The pathogenesis of cerebrovascular remodeling in the context of hypertension is intimately associated with aberrant intracellular Ca2+ signaling in vascular smooth muscle cells (VSMCs), but how dysregulated Ca2+ signaling leads to VSMC dysfunction remains to be elucidated. TRPCs（Transient Receptor Potential Canonical）are Ca2+-permeable nonslective cation channels and TRPC6 has been implicated in vascular remodeling associated with pulmonary aterial hypertension. Our preliminary data showed that Ca2+-permeable TRPC3 channels were upregulated at mRNA and protein levels in hypertensive rats at 8 weeks post 2-kidney-2-clip operation, and that administration of TRPC3-specific channel blocker Pyr3 to hypertensive animals for 8 weeks significantly ameliorated cerebrovascular remodeling.
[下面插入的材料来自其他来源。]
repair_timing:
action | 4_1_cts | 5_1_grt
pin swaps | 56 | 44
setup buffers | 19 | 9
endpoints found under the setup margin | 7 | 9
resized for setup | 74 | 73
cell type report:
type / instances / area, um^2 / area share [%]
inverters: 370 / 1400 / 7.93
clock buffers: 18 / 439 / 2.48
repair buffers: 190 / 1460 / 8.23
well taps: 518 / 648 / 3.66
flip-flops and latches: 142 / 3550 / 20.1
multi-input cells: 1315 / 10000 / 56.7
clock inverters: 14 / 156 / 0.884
$ cat config.mk
export PLATFORM = sky130hd
export DESIGN_NAME = ula_sequencer
export DESIGN_NICKNAME = d
export VERILOG_FILES = /design/src/rtl/ula_sequencer.sv
export SDC_FILE = /design/constraint.sdc
export NUM_CORES = 1
export LEC_CHECK = 0
export BUFFER_PORTS_ARGS = -buffer_cell sky130_fd_sc_hd__buf_4
export CORE_ASPECT_RATIO = 1.2
export CORE_MARGIN = 4
export CORE_UTILIZATION = 53
export DETAILED_ROUTE_END_ITERATION = 7
export PLACE_DENSITY = 0.77
export SLEW_MARGIN = 25
export SYNTH_ARGS = -nofsm -noshare
export SYNTH_HDL_FRONTEND = slang
export SYNTH_SLANG_ARGS = --single-unit
$ cat constraint.sdc
create_clock -name clk -period 1.8 [get_ports clk]
set_input_delay 0.09 -clock clk [delete_from_list [all_inputs] [get_ports clk]]
set_output_delay 0.09 -clock clk [all_outputs]
set_load 0.1 [all_outputs]
$ cat src/rtl/ula_sequencer.sv
// ula_sequencer: issue/writeback controller feeding the combinational ALU from an 8x16 register file.
module ula_sequencer #(
  parameter int NREGS = 8
) (
  input  logic        clk,
  input  logic        rst_n,
  input  logic        Inst_valid,
  output logic        Inst_ready,
  input  logic [15:0] Inst_word,
  output logic [15:0] Ula_Ra,
  output logic [15:0] Ula_Rb,
  output logic [15:0] Ula_Imm,
  output logic [3:0]  Ula_sel,
  input  logic [15:0] Ula_Rd,
  output logic        Res_valid,
  input  logic        Res_ready,
  output logic [15:0] Res_data,
  output logic        Res_err
);
  typedef enum logic [1:0] {IDLE, EXEC, RESP} state_t;
  state_t state, state_n;
  logic [15:0] inst_q, result_q, res_n;
  logic [15:0] regs [NREGS];
  logic err_q, exec, alu, li, rdop, wr;
  logic [3:0] op;
  logic [2:0] rd, ra, rb;
  assign op = inst_q[15:12];
  assign rd = inst_q[11:9];
  assign ra = inst_q[8:6];
  assign rb = inst_q[5:3];
  always_comb begin
    exec = state == EXEC;
    alu = op < 4'd5;
    li = op == 4'd5;
    rdop = op == 4'd6;
    Inst_ready = state == IDLE;
    Res_valid = state == RESP;
    Res_data = result_q;
    Res_err = err_q;
    Ula_Ra = exec && alu ? regs[ra] : '0;
    Ula_Rb = exec && alu ? regs[rb] : '0;
    Ula_Imm = !(exec && alu) ? '0 : op < 4'd2 ? {13'b0, inst_q[2:0]} : op == 4'd2 ? 16'hFFFF : '0;
    Ula_sel = !exec ? 4'h0 : alu ? op : 4'hF;
    res_n = alu ? Ula_Rd : li ? {7'b0, inst_q[8:0]} : rdop ? regs[ra] : '0;
    // r0 is never written, so it keeps its reset value of zero
    wr = exec && (alu || li) && rd != 3'd0;
    state_n = state == IDLE ? (Inst_valid ? EXEC : IDLE) : state == EXEC ? RESP : (Res_ready ? IDLE : RESP);
  end
  always_ff @(posedge clk or negedge rst_n) begin
    if (!rst_n) begin
      state <= IDLE;
      inst_q <= '0;
      result_q <= '0;
      err_q <= 1'b0;
      for (int i = 0; i < NREGS; i++) regs[i] <= '0;
    end else begin
      state <= state_n;
      if (state == IDLE && Inst_valid) inst_q <= Inst_word;
      if (exec) begin
        result_q <= res_n;
        err_q <= op > 4'd6;
      end
      if (wr) regs[rd] <= res_n;
    end
  end
endmodule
These results therefore strongly suggested that TRPC3 channels via Ca2+ signaling would play an important role in cerebrovascular remodeling in the setting of hypertension. Further experiment in cultured cerebral VSMCs preliminarily showed that TRPC3 channel opening activated a membrane-bound metalloproteinase ADAM17 (a disintegrin and metalloproteinase 17). In light of the central role of ADAM17 in the transactivation of EGFR (Epidermal Growth Factor Receptor) signaling that is critical for VSMC hypertrophy, we hypothesized that TRPC3-Ca2+-ADAM17-EGFR represents an important signaling pathway involved in hypertension-induced cerebrovascular remodeling. The present study will establish the pathway in 2-kidney-2-clip stroke-prone hypertensive rats by employing specific blockers against each signaling molecules and perform in vitro experiment to dissect the detailed mechanisms. The results will further our understanding of cerebrovascular remodeling and provide evidence that may validate TRPC3 channels as a therapeutic target in the treatment of hypertension-associated complications such as cerebrovascular remodeling and stroke.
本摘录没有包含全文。